### [Task to complete]
Copy out again, unchanged, the listing below from the line that has "AND/OR/NAND/NOR | 129 | 129 | 0.319" through the line that has "max-delay path: cells".
------ Records ------
**design/flow/config.mk**
```make
export PLATFORM = sky130hd
export DESIGN_NAME = draw_control
export DESIGN_NICKNAME = draw_control
export VERILOG_FILES = /design/flow/design.v
export SDC_FILE = /design/flow/constraint.sdc
export NUM_CORES = 4
export LEC_CHECK = 1
export CORE_UTILIZATION = 40
```
**design/flow/constraint.sdc**
```tcl
current_design draw_control

set clk_period 3.6
set clk_io_pct 0.2

create_clock -name clk0 -period $clk_period [get_ports {clock}]

set non_clock_inputs [all_inputs -no_clocks]
set_input_delay [expr $clk_period * $clk_io_pct] -clock clk0 $non_clock_inputs
set_output_delay [expr $clk_period * $clk_io_pct] -clock clk0 [all_outputs]
```
**design/flow/design.v**
```verilog
module draw_control(reset_n, clock, clock_rate, undraw, up, down, left, right, stop, x_out, y_out, state);
	input reset_n;
	input clock;
	input clock_rate;
	input up;
	input down;
	input left;
	input right;
	input stop;
	output reg undraw;
	output reg [7:0] x_out;
	output reg [6:0] y_out;
	output [3:0] state;
	initial undraw = 1'b0;
	localparam S_REST = 4'b0000, S_UP = 4'b1000, S_DOWN = 4'b0100, S_LEFT = 4'b0010, S_RIGHT = 4'b0001;
	reg [3:0] current_state;
	initial current_state = S_REST;
	reg [7:0] x0;
	reg [6:0] y0; 
	initial x0 = 7'd5;
	initial y0 = 7'd5;
	always @(posedge clock)
		begin
			if (reset_n == 1'b1)
				begin
				x0 <= 3'b101;
				y0 <= 3'b101;
				current_state <= S_REST;
				end
			if (clock_rate == 1'b1)
				case(current_state)
				S_REST:	begin
						undraw = 1'b0;
						if (up == 1'b1)
							current_state <= S_UP;
						else if (down == 1'b1)
							current_state <= S_DOWN;
						else if (left == 1'b1)
							current_state <= S_LEFT;
						else if (right == 1'b1)
							current_state <= S_RIGHT;
						end
				S_UP:	begin
						if (stop == 1'b1)
							current_state <= S_REST;
						else if (y0 > 1'b0 && undraw == 1'b1 && stop == 1'b0)
							undraw <= 1'b0;
						else if (y0 > 1'b0 && stop == 1'b0)
							begin
							y0 <= y0 - 1'b1;
							undraw <= 1'b1;
							end
						else if (y0 == 1'b0)
							current_state <= S_REST;
						end
				S_DOWN:	begin
						if (stop == 1'b1)
							current_state <= S_REST;
						else if (y0 < 7'b1110010 && undraw == 1'b1)
							undraw <= 1'b0;
						else if (y0 < 7'b1110010)
							begin
							y0 <= y0 + 1'b1;
							undraw <= 1'b1;
							end
						else if (y0 == 7'b1110010)
							current_state <= S_REST;
						end
				S_LEFT:	begin
						if (stop == 1'b1)
							current_state <= S_REST;
						else if (x0 > 1'b0 && undraw == 1'b1)
							undraw <= 1'b0;
						else if (x0 > 1'b0)
							begin
							x0 <= x0 - 1'b1;
							undraw <= 1'b1;
							end
						else if (x0 == 1'b0)
							current_state <= S_REST;
						end
				S_RIGHT:begin
						if (stop == 1'b1)
							current_state <= S_REST;
						else if (x0 < 8'b10011010 && undraw == 1'b1)
							undraw <= 1'b0;
						else if (x0 < 8'b10011010)
							begin
							x0 <= x0 + 1'b1;
							undraw <= 1'b1;
							end
						else if (x0 == 8'b10011010)
							current_state <= S_REST;
						end
				default:current_state <= S_REST;
				endcase
		end
	always @(*)
		begin
			if (undraw == 1'b1)
				case(current_state)
					S_UP: 	begin
							y_out <= y0 + 1'b1;
							x_out <= x0;
							end
					S_DOWN: begin
							y_out <= y0 - 1'b1;
							x_out <= x0;
							end
					S_LEFT: begin
							x_out <= x0 + 1'b1;
							y_out <= y0;
							end
					S_RIGHT:begin
							x_out <= x0 - 1'b1;
							y_out <= y0;
							end
					default:begin
							x_out <= x0;
							y_out <= y0;
							end
				endcase
			else
				begin
				x_out <= x0;
				y_out <= y0;
				end
		end	
	assign state = current_state;
endmodule 
```
**design/flow/run.sh**
```bash
#!/bin/bash
# OpenROAD 26Q1-2900-gdf79404cd8, Yosys 0.63+post, stock flow scripts
make -C /OpenROAD-flow-scripts/flow DESIGN_CONFIG=/design/flow/config.mk WORK_HOME=/design/flow/orfs finish
```
==> impl_metrics.py <==
# Auto-generated metrics
metrics = {
    "cts": {
        "root_buffer": "clkbuf_8",
        "h-tree-depth": 1,
        "cts_tree": "done",
        "clk_pin_slew_ns": 0.09,
        "cts_buffers": 3,
        "clkLatencyLatePin_ns": 0.27,
        "cts_resized": 0,
        "ctsHoldBuffers": 0,
        "postCtsSetupRepairBufs": 0,
        "cts_num_sinks": 20,
        "cts_buffer_depth": 2,
    },
    "grt": {
        "track_usage": 0.237,
        "first_global_vias": 2202,
        "overflow": 0,
        "grt_max_degree": 18,
        "antenna_found_initial": 0,
        "grt_pass1_wl_um": 11400,
        "grt-busiest-layer": "met1",
        "use_met3": 0.0319,
        "use_met1": 0.380,
        "use_met2": 0.345,
    },
    "floorplanning": {
        "die_w_um": 78.3,
        "num_rows": 27,
        "core-area_sq_um": 5540,
        "die_area_sq_um": 6120,
        "initCoreUtil": 0.420,
        "io_pins": 28,
        "die_h_um": 78.3,
    },
    "logic_synthesis": {
        "synth_area_sq_um": 2330,
        "synth_top_area_share": 0.164,
        "yosysTopAreaCell": "dfxtp_1",
        "flop_cell": "dfxtp_1",
        "synthCells": 322,
        "ys_async_sr_fraction": 0,
        "topCellsByArea": "dfxtp_1, o21ai_0, nor2_1",
        "ys_cells": 322,
        "ys.flops": 20,
        "ys_types": 63,
        "syn_avg_cell_area_sq_um": 7.22,
        "ys_area_sq_um": 2330,
        "synth-edff-count": 1,
        "ys_seq_share": 0.176,
        "yosysWarnings": 1,
    },
    "sta": {
        "maxSlewViolCount": 0,
        "finalClockPeriodUsage": 0.944,
        "finalSetupViolCount": 0,
        "worst_slack_ns": 0.202,
        "final_hold_viol_count": 0,
        "fmax_mhz": 294,
        "slew_headroom": 0.571,
        "rsz0062_at_grt": "no",
        "worst_slew_pin_slew_ns": 0.642,
        "fin_setup_tns_ns": 0,
        "fin_worst_hold_slack_ns": 0.593,
        "min_period_ns": 3.40,
        "skew_ns": 0.00333,
    },
    "place": {
        "io_buffers": 27,
        "dp_hpwl_um": 4940,
        "dp_cells": 402,
        "dpl_worst_slack_ns": 0.533,
        "gp_congestion": 0.920,
    },
    "worst_hold_path": {
        "hold_path.class": "flip-flop to flip-flop",
    },
    "final_layout": {
        "fin_cells": 406,
        "drive_above_1_share": 0.0868,
        "lay_top_count": "nor2_1",
        "fin_util": 0.484,
        "syn2layout_area_growth_pct": 15.2,
        "lay_top_cells": "nor2_1, clkdlybuf4s50_1, o21ai_0, nand2_1, dfxtp_1",
    },
    "worst_setup_path": {
        "max_stage_delay_ns": 0.55,
        "cp_max_fo": 7,
        "required_ns": 2.88,
        "cp.arrival_ns": 2.68,
        "cp_cell_sequence": "inv_1 -> ha_1 -> or4b_1 -> nor2_1 -> xnor2_1 -> o22ai_1 -> a22o_1 -> clkdlybuf4s50_1",
        "crit_slowest_cell": "or4b_1",
        "setup.worst_path.class": "flip-flop to primary output",
        "cp-end-kind": "primary output",
        "crit_path_start_kind": "flip-flop",
    },
    "detailed_routing": {
        "wire_per_inst_um": 16.8,
        "wirelength_um": 6820,
        "diodes": 0,
        "routed-via-count": 2477,
        "detail-route-antenna-nets": 0,
        "drt_iter0_markers": 223,
        "dr.pass1.iters": 4,
        "via_per_inst": 6.10,
        "drcViolationCount": 0,
    },
    "run": {
        "maxCapViolations": 0,
        "warning_count": 30,
    },
    "power_and_ir_drop": {
        "power_density_nw_per_um2": 255,
        "p_leak_uw": 0.000894,
        "ir_worst_vdd_mv": 0.155,
    },
    "run_status": {
        "status": "finished, final reports clean",
    },
}
==> area by class of cell <==
type                            count  area [sq um]
Clock buffer                        4          55.1
Fill cell                         580          2860
Sequential cell                    20           410
Tap cell                           72          90.1
Inverter                           11          41.3
Multi-Input combinational cell    266          1770
Timing Repair Buffer               33           315
==> where the power goes <==
group	switching, uW	internal (uW)
Combinational	119	104
Clock	91.0	97.8
Sequential	35.7	234
Total	246	436
==> registers in the layout (all words and copies together), names as in the netlist <==
signal,cells
current_state,4
undraw,1
y0,7
x0,8
==> synthesized netlist by cell type, types with 3 or more instances <==
| library cell | n |
|---|---|
| a211o_1 | 3 |
| a211oi_1 | 4 |
| a21oi_1 | 16 |
| a22o_1 | 7 |
| a31o_2 | 3 |
| a31oi_1 | 3 |
| and3_1 | 5 |
| buf_2 | 5 |
| clkbuf_1 | 17 |
| dfxtp_1 | 19 |
| ha_1 | 7 |
| inv_1 | 11 |
| mux2i_1 | 3 |
| nand2_1 | 21 |
| nand2b_1 | 5 |
| nand3_1 | 14 |
| nor2_1 | 29 |
| nor2b_1 | 6 |
| nor3_1 | 14 |
| nor3b_1 | 3 |
| nor4_1 | 3 |
| nor4b_1 | 3 |
| o211ai_1 | 4 |
| o21ai_0 | 23 |
| o21ai_1 | 6 |
| o221ai_1 | 3 |
| o22ai_1 | 15 |
| o31ai_1 | 4 |
| or2_2 | 5 |
| or3_1 | 3 |
| or4_1 | 3 |
| or4b_1 | 5 |
| xnor2_1 | 8 |
| xor2_1 | 5 |
==> path summary, 6_finish.rpt <==
path | from | endpoint | slack [ns] | cells past startpoint
setup / recovery | x0[1] | x_out[6] | 0.20 | 8
hold / removal | x0[7] | x0[7] | 0.59 | 1
setup reg to reg | current_state[0] | x0[0] | 1.12 | 5
hold reg to reg | x0[7] | x0[7] | 0.59 | 1
==> logic make-up (layout without fill, tap and decap cells) <==
group | Yosys count | in the layout | synth area share
AND-OR/OR-AND | 112 | 112 | 0.332
XOR/XNOR | 13 | 13 | 0.0490
adder cells (fa/ha/maj) | 9 | 9 | 0.0463
buffers and inverters | 36 | 48 | 0.0640
flip-flops | 20 | 20 | 0.176
multiplexers | 3 | 3 | 0.0129
AND/OR/NAND/NOR | 129 | 129 | 0.319
==> through the flow <==
step | area (sq um) | power (uW)
6_report | 2680 | 682
5_1_grt | 2680 | 721
4_1_cts | 2680 | 682
3_5_place_dp | 2620 | 495
3_3_place_gp | 2620 | 495
2_1_floorplan | 2330 | 407
==> worst max-delay path: cells and delay by family, from the launching register on <==
kind                     cells  cell delay (ns)
XOR/XNOR                     1             0.18
AND/OR/NAND/NOR              2             0.70
buffers and inverters        2             0.55
adder cells (fa/ha/maj)      1             0.25
flip-flops                   1             0.38
AND-OR/OR-AND                2             0.35
==> metal layers <==
layer,up-vias,share of wire
met5,-,0
met4,0,0.0037
met3,2,0.072
met2,90,0.45
met1,1142,0.48
li1,1243,-
Power figures rest on the tool's default switching activity, not on a simulated workload.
------
### [Reply]
AND/OR/NAND/NOR | 129 | 129 | 0.319
==> through the flow <==
step | area (sq um) | power (uW)
6_report | 2680 | 682
5_1_grt | 2680 | 721
4_1_cts | 2680 | 682
3_5_place_dp | 2620 | 495
3_3_place_gp | 2620 | 495
2_1_floorplan | 2330 | 407
==> worst max-delay path: cells and delay by family, from the launching register on <==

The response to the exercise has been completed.